Saturday, July 21, 2007

Sail Nicely, Christ Is Watching


We sailed the practice race today.
The tide had just started to flow (come in) about the time we were to start and during the slack tide time, somehow our starting line was placed in the middle of a liquid garbage dump. There were plastic grocery bags semi submurged all over the place. There were palm frons. There were leaves. There was a window frame with a screen still installed in it. I'm going to assume the rest of the house must have sunk. This is mildly off-putting, but one of the Hobie-16 sailors reported seeing what was either a dead dog or a dead pig floating somewhere near the port layline. Anyway, this racing is going to present some unique challenges because while there is is a very long starting line to provide room for the Hobie 16s which go warp 27. You really ought to see them. Most times I've seen a Hobie 16 it's been being piloted by a honeymoon couple at Sandals. Here the sails are all new. Both harnesses are installed and the crew is horizontal. The weather rudder is popped up and it's carbon. In short, these boats fly...silently. Anyway, they require a lot of on-ramp. So we start on a big line and there is immediately lots of potential separation. If two boats tack away right off the line and sail for 5 minutes they're a LONG way away. It doesn't take a very big shift for them to be launched. Theres not much to be done about situations like that. Normally, you could sail up the middle sailing the windshifts. Here the current seems to dictate a different strategy. We will see.

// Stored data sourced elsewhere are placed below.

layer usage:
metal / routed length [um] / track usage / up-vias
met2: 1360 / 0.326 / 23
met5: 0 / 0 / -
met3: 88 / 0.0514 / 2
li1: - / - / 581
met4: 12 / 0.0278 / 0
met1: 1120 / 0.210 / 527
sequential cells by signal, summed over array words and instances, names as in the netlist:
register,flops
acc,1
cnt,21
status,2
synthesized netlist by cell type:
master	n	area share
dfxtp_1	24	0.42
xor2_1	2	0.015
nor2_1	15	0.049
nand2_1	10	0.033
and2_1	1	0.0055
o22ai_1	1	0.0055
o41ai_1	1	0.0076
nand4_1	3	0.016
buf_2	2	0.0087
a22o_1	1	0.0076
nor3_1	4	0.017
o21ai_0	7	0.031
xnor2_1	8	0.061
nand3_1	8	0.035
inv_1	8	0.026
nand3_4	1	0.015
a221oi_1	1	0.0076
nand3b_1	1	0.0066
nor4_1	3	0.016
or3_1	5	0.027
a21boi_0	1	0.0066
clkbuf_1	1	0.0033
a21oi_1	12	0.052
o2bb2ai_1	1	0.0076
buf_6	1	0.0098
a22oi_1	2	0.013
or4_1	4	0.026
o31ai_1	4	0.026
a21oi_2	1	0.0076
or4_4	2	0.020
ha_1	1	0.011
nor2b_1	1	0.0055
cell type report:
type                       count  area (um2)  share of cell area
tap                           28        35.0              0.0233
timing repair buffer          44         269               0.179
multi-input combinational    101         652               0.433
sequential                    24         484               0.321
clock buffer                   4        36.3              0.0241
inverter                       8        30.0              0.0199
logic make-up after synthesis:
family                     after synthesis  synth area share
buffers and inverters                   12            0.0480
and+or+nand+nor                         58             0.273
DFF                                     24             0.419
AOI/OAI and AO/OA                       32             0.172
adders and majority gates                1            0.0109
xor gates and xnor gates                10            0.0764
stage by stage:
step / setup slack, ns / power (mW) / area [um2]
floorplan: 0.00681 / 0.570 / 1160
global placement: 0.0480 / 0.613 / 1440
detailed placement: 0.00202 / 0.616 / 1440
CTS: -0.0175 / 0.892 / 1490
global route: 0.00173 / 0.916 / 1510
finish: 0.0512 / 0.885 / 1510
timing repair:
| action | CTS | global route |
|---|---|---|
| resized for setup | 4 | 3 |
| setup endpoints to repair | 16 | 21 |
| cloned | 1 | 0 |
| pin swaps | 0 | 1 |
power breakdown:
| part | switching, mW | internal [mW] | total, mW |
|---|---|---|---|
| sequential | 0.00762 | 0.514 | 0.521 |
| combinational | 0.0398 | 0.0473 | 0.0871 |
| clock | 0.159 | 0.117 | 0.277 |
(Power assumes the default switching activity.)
===== config.mk =====
export PLATFORM = sky130hd
export DESIGN_NAME = rtcnt_periph
export DESIGN_NICKNAME = d
export VERILOG_FILES = /design/src/rtl/rtcnt_pkg.sv /design/src/rtl/rtcnt_divider.sv /design/src/rtl/rtcnt_tally.sv /design/src/rtl/rtcnt_periph.sv
export SDC_FILE = /design/constraint.sdc
export NUM_CORES = 1
export LEC_CHECK = 0
export BUFFER_PORTS_ARGS = -buffer_cell sky130_fd_sc_hd__buf_2
export CAP_MARGIN = 20
export CORE_MARGIN = 3
export CORE_UTILIZATION = 40
export DETAILED_ROUTE_END_ITERATION = 10
export GPL_TIMING_DRIVEN = 0
export HOLD_SLACK_MARGIN = 0.15
export MAX_ROUTING_LAYER = met4
export PLACE_DENSITY = 0.66
export SLEW_MARGIN = 20
export SYNTH_ARGS = -nofsm -noshare
export SYNTH_HDL_FRONTEND = slang
export SYNTH_SLANG_ARGS = --single-unit

===== constraint.sdc =====
create_clock -name clk_i -period 4.9 [get_ports clk_i]
set_clock_uncertainty 0.2 [all_clocks]
set_input_delay 0.98 -clock clk_i [delete_from_list [all_inputs] [get_ports clk_i]]
set_output_delay 0.98 -clock clk_i [all_outputs]
set_load 0.05 [all_outputs]

===== src/rtl/rtcnt_pkg.sv =====
package rtcnt_pkg;
    // Register word addresses; halves of a 32-bit value sit high then low
    localparam int A_CTLH = 0;
    localparam int A_CTLL = 1;
    localparam int A_PRSH = 2;
    localparam int A_PRSL = 3;
    localparam int A_DIVH = 4;
    localparam int A_DIVL = 5;
    localparam int A_CNTH = 6;
    localparam int A_CNTL = 7;
    localparam int A_ALMH = 8;
    localparam int A_ALML = 9;

    // Flag / enable positions (shared by both control words)
    localparam int FL_SEC = 0;
    localparam int FL_ALM = 1;
    localparam int FL_OVF = 2;
    localparam int BT_RSF = 3;
    localparam int BT_CFG = 4;
    localparam int BT_DONE = 5;

    // Pending-load mask positions
    localparam int P_PRS = 0;
    localparam int P_CNT = 1;
    localparam int P_ALM = 2;
endpackage


===== src/rtl/rtcnt_divider.sv =====
module rtcnt_divider #(
    parameter int          W       = 32,
    parameter int unsigned RST_VAL = 32767
) (
    input  logic         clk_i,
    input  logic         rst_ni,
    input  logic         tick_i,
    input  logic         load_i,
    input  logic [W-1:0] load_val_i,
    input  logic [W-1:0] reload_i,
    output logic [W-1:0] div_o,
    output logic         pulse_o
);
    logic [W-1:0] div_d, div_q;

    assign pulse_o = tick_i && !load_i && (div_q == '0);
    assign div_o   = div_q;

    always_comb begin
        div_d = div_q;
        if (load_i) begin
            div_d = load_val_i;
        end else if (tick_i) begin
            div_d = (div_q == '0) ? reload_i : div_q - 1'b1;
        end
    end

    always_ff @(posedge clk_i or negedge rst_ni) begin
        if (!rst_ni) div_q <= W'(RST_VAL);
        else         div_q <= div_d;
    end

    // a tick on a non-zero divider lowers it by one
    assert_div_step_R2: assert property (@(posedge clk_i) disable iff (!rst_ni)
        (tick_i && !load_i && div_q != '0) |=> div_q == $past(div_q) - 1'b1);
endmodule


===== src/rtl/rtcnt_tally.sv =====
module rtcnt_tally #(
    parameter int W = 32
) (
    input  logic         clk_i,
    input  logic         rst_ni,
    input  logic         step_i,
    input  logic         load_i,
    input  logic [W-1:0] load_val_i,
    input  logic [W-1:0] alarm_i,
    output logic [W-1:0] cnt_o,
    output logic         hit_o,
    output logic         wrap_o
);
    logic [W-1:0] cnt_d, cnt_q;
    logic [W-1:0] inc;

    assign inc    = cnt_q + 1'b1;
    assign hit_o  = step_i && !load_i && (inc == alarm_i);
    assign wrap_o = step_i && !load_i && (&cnt_q);
    assign cnt_o  = cnt_q;

    always_comb begin
        cnt_d = cnt_q;
        if (load_i)      cnt_d = load_val_i;
        else if (step_i) cnt_d = inc;
    end

    always_ff @(posedge clk_i or negedge rst_ni) begin
        if (!rst_ni) cnt_q <= '0;
        else         cnt_q <= cnt_d;
    end

    // a wrap event leaves the count at zero
    assert_wrap_zero_R8: assert property (@(posedge clk_i) disable iff (!rst_ni)
        wrap_o |=> cnt_q == '0);
endmodule
==> config.mk <==
export PLATFORM = sky130hd
export DESIGN_NAME = xdma_handshake
export DESIGN_NICKNAME = d
export VERILOG_FILES = /design/src/rtl/xdma_pkg.sv /design/src/rtl/xdma_sync.sv /design/src/rtl/xdma_seq.sv /design/src/rtl/xdma_datapath.sv /design/src/rtl/xdma_handshake.sv
export SDC_FILE = /design/constraint.sdc
export NUM_CORES = 1
export LEC_CHECK = 0
export BUFFER_PORTS_ARGS = -buffer_cell sky130_fd_sc_hd__buf_2
export CORE_MARGIN = 10
export CORE_UTILIZATION = 48
export CTS_CLUSTER_DIAMETER = 200
export CTS_CLUSTER_SIZE = 14
export DETAILED_ROUTE_END_ITERATION = 16
export PLACE_DENSITY = 0.85
export SYNTH_ARGS = -nofsm -noshare
export SYNTH_HDL_FRONTEND = slang
export SYNTH_HIERARCHICAL = 1
export SYNTH_SLANG_ARGS = --single-unit
==> constraint.sdc <==
create_clock -name clk -period 2.6 [get_ports clk]
set_input_delay 0.52 -clock clk [delete_from_list [all_inputs] [get_ports clk]]
set_output_delay 0.52 -clock clk [all_outputs]
set_load 0.02 [all_outputs]
==> src/rtl/xdma_pkg.sv <==
package xdma_pkg;

    typedef enum logic [1:0] {
        ST_IDLE   = 2'd0,
        ST_BUSREQ = 2'd1,
        ST_READ   = 2'd2,
        ST_WRITE  = 2'd3
    } xdma_state_e;

    typedef struct packed {
        xdma_state_e state;
        logic        ack;
        logic        breq;
        logic        armed;
    } xdma_seq_t;

endpackage

==> src/rtl/xdma_sync.sv <==
module xdma_sync #(
    parameter int   STAGES  = 2,
    parameter logic RST_VAL = 1'b1
) (
    input  logic clk,
    input  logic rst,
    input  logic din,
    output logic dout
);

    logic [STAGES-1:0] stage_d, stage_q;

    generate
        if (STAGES == 1) begin : g_single
            always_comb stage_d = din;
        end else begin : g_chain
            always_comb stage_d = {stage_q[STAGES-2:0], din};
        end
    endgenerate

    always_ff @(posedge clk) begin
        if (rst) stage_q <= {STAGES{RST_VAL}};
        else     stage_q <= stage_d;
    end

    assign dout = stage_q[STAGES-1];

endmodule

==> src/rtl/xdma_seq.sv <==
module xdma_seq
    import xdma_pkg::*;
(
    input  logic clk,
    input  logic rst,
    input  logic req_act,
    input  logic bus_gnt,
    input  logic mem_rdy,
    output logic ack,
    output logic breq,
    output logic rd,
    output logic wr,
    output logic capture
);

    xdma_seq_t seq_d, seq_q;

    always_comb begin
        seq_d   = seq_q;
        capture = 1'b0;

        // re-arm once the synchronized request has been seen inactive
        if (!req_act) seq_d.armed = 1'b1;

        unique case (seq_q.state)
            ST_IDLE: begin
                if (req_act && seq_q.armed) begin
                    seq_d.state = ST_BUSREQ;
                    seq_d.ack   = 1'b1;
                    seq_d.armed = 1'b0;
                end
            end
            ST_BUSREQ: begin
                seq_d.breq = 1'b1;
                if (seq_q.breq && bus_gnt) seq_d.state = ST_READ;
            end
            ST_READ: begin
                if (mem_rdy) begin
                    capture     = 1'b1;
                    seq_d.state = ST_WRITE;
                end
            end
            ST_WRITE: begin
                if (mem_rdy) begin
                    seq_d.state = ST_IDLE;
                    seq_d.ack   = 1'b0;
                    seq_d.breq  = 1'b0;
                end
            end
            default: seq_d.state = ST_IDLE;
        endcase
    end

    always_ff @(posedge clk) begin
        if (rst) begin
            seq_q.state <= ST_IDLE;
            seq_q.ack   <= 1'b0;
            seq_q.breq  <= 1'b0;
            seq_q.armed <= 1'b0;
        end else begin
            seq_q <= seq_d;
        end
    end

    assign ack  = seq_q.ack;
    assign breq = seq_q.breq;
    assign rd   = (seq_q.state == ST_READ);
    assign wr   = (seq_q.state == ST_WRITE);

endmodule

==> src/rtl/xdma_datapath.sv <==
module xdma_datapath #(
    parameter int                ADDR_W   = 32,
    parameter int                DATA_W   = 32,
    parameter logic [ADDR_W-1:0] SRC_ADDR = '0,
    parameter logic [ADDR_W-1:0] DST_ADDR = '0
) (
    input  logic              clk,
    input  logic              rst,
    input  logic              capture,
    input  logic              rd,
    input  logic              wr,
    input  logic [DATA_W-1:0] rdata,
    output logic [ADDR_W-1:0] addr,
    output logic [DATA_W-1:0] wdata
);

    logic [DATA_W-1:0] hold_d, hold_q;

    always_comb begin
        hold_d = hold_q;
        if (capture) hold_d = rdata;
    end

    always_ff @(posedge clk) begin
        if (rst) hold_q <= '0;
        else     hold_q <= hold_d;
    end

    always_comb begin
        if (wr)      addr = DST_ADDR;
        else if (rd) addr = SRC_ADDR;
        else         addr = '0;
    end

    assign wdata = wr ? hold_q : '0;

endmodule

==> src/rtl/xdma_handshake.sv <==
module xdma_handshake #(
    parameter int                ADDR_W      = 32,
    parameter int                DATA_W      = 32,
    parameter int                SYNC_STAGES = 2,
    parameter logic [ADDR_W-1:0] SRC_ADDR    = 32'h0000_1000,
    parameter logic [ADDR_W-1:0] DST_ADDR    = 32'h0000_2000
) (
    input  logic              clk,
    input  logic              rst,
    input  logic              req_n_i,
    output logic              ack_n_o,
    output logic              bus_req_o,
    input  logic              bus_gnt_i,
    output logic              rd_o,
    output logic              wr_o,
    output logic [ADDR_W-1:0] addr_o,
    output logic [DATA_W-1:0] wdata_o,
    input  logic [DATA_W-1:0] rdata_i,
    input  logic              mem_rdy_i
);

    logic req_n_sync;
    logic ack, capture;

    xdma_sync #(
        .STAGES  (SYNC_STAGES),
        .RST_VAL (1'b1)
    ) u_sync (
        .clk  (clk),
        .rst  (rst),
        .din  (req_n_i),
        .dout (req_n_sync)
    );

    xdma_seq u_seq (
        .clk     (clk),
        .rst     (rst),
        .req_act (~req_n_sync),
        .bus_gnt (bus_gnt_i),
        .mem_rdy (mem_rdy_i),
        .ack     (ack),
        .breq    (bus_req_o),
        .rd      (rd_o),
        .wr      (wr_o),
        .capture (capture)
    );

    xdma_datapath #(
        .ADDR_W   (ADDR_W),
        .DATA_W   (DATA_W),
        .SRC_ADDR (SRC_ADDR),
        .DST_ADDR (DST_ADDR)
    ) u_dp (
        .clk     (clk),
        .rst     (rst),
        .capture (capture),
        .rd      (rd_o),
        .wr      (wr_o),
        .rdata   (rdata_i),
        .addr    (addr_o),
        .wdata   (wdata_o)
    );

    assign ack_n_o = ~ack;

endmodule
`config.mk`:
```
export PLATFORM = sky130hd
export DESIGN_NAME = cfg_io_port
export DESIGN_NICKNAME = d
export VERILOG_FILES = /design/src/rtl/cfg_io_pkg.sv /design/src/rtl/cfg_io_regs.sv /design/src/rtl/cfg_io_addr_latch.sv /design/src/rtl/cfg_io_sync.sv /design/src/rtl/cfg_io_pin_drv.sv /design/src/rtl/cfg_io_port.sv
export SDC_FILE = /design/constraint.sdc
export NUM_CORES = 1
export LEC_CHECK = 0
export ABC_CLOCK_PERIOD_IN_PS = 1200
export BUFFER_PORTS_ARGS = -buffer_cell sky130_fd_sc_hd__buf_2
export CORE_MARGIN = 2
export CORE_UTILIZATION = 40
export DETAILED_ROUTE_END_ITERATION = 8
export GPL_ROUTABILITY_DRIVEN = 0
export PLACE_DENSITY = 0.7
export SYNTH_ARGS = -nofsm -noshare
export SYNTH_HDL_FRONTEND = slang
export SYNTH_SLANG_ARGS = --single-unit
```
`constraint.sdc`:
```
create_clock -name clk_i -period 1.2 [get_ports clk_i]
set_input_delay 0.24 -clock clk_i [delete_from_list [all_inputs] [get_ports clk_i]]
set_output_delay 0.24 -clock clk_i [all_outputs]
set_load 0.05 [all_outputs]
```
===== src/rtl/rxf_store.sv =====
module rxf_store
  import rxf_pkg::*;
#(
  parameter int unsigned DEPTH = 16,
  localparam int unsigned PTR_W = (DEPTH > 1) ? $clog2(DEPTH) : 1,
  localparam int unsigned CNT_W = $clog2(DEPTH + 1)
) (
  input  logic             clk_i,
  input  logic             rst_ni,
  input  logic             flush_i,
  input  logic             limit_one_i,
  input  logic             push_i,
  input  logic             pop_i,
  input  rxf_entry_t       wdata_i,
  output rxf_entry_t       head_o,
  output logic [CNT_W-1:0] count_o,
  output logic             push_ok_o,
  output logic             pop_ok_o,
  output logic             drop_o
);
  rxf_entry_t       mem_q [DEPTH];
  logic [PTR_W-1:0] wr_ptr_q, rd_ptr_q;
  logic [CNT_W-1:0] count_q;
  logic             full, empty;

  function automatic logic [PTR_W-1:0] ptr_inc(logic [PTR_W-1:0] p);
    return (p == PTR_W'(DEPTH - 1)) ? '0 : p + 1'b1;
  endfunction

  assign empty     = (count_q == '0);
  assign full      = limit_one_i ? !empty : (count_q == CNT_W'(DEPTH));
  assign pop_ok_o  = pop_i & !empty & !flush_i;
  assign push_ok_o = push_i & !flush_i & (!full | pop_ok_o);
  assign drop_o    = push_i & !flush_i & !push_ok_o;

  always_ff @(posedge clk_i) begin
    if (push_ok_o) mem_q[wr_ptr_q] <= wdata_i;
  end

  always_ff @(posedge clk_i or negedge rst_ni) begin
    if (!rst_ni) begin
      wr_ptr_q <= '0;
      rd_ptr_q <= '0;
      count_q  <= '0;
    end else if (flush_i) begin
      wr_ptr_q <= '0;
      rd_ptr_q <= '0;
      count_q  <= '0;
    end else begin
      if (push_ok_o) wr_ptr_q <= ptr_inc(wr_ptr_q);
      if (pop_ok_o)  rd_ptr_q <= ptr_inc(rd_ptr_q);
      case ({push_ok_o, pop_ok_o})
        2'b10:   count_q <= count_q + 1'b1;
        2'b01:   count_q <= count_q - 1'b1;
        default: count_q <= count_q;
      endcase
    end
  end

  assign head_o  = empty ? '0 : mem_q[rd_ptr_q];
  assign count_o = count_q;
endmodule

In the practice race we had a difficult start. We had to to two clearing tacks, but were lucky with a little right shirt. We sailed off on starboard just upwind of Chile and Brazil. We were holding them off well...even separating off them to weather. Then they started sailing out from under us. In about 3 minutes they went from just underneath us to about 3 boat lengths in front. We tried a lot of tuning adjustments before determining there was something on our centerboard. We cleared it. We got to the weather mark about 2 tacks and a garbage bag behind the fleet. Then we went downwind and passed all but two and got right back into the race which was gratifying. We closed the gap with the leaders up the second beat and then they (Chile and Brazil) droped out. It's bad luck to finish the practice race. We continued one more lap of the course and were leading when we sailed by (not through) the finish line. We'll be ready to go tomorrow.

God may always be watching. But here, it somehow seems slightly more on our minds

At no time did anyone raise their voice on the boat today. We've decided that when the race course is being policed by an approximtely 20-story statue of Christ, you'd better be nice. Wednesday is the lay day and our team is scheduled to go to the
Christ the Redeemer statue and the tram ride at the Sugerloaf mountain. I hope we can at least see the two famous beaches. I also hope we have wind on Sunday, Monday and Tuesday so we won't be sailing on Wednesday and miss the tour.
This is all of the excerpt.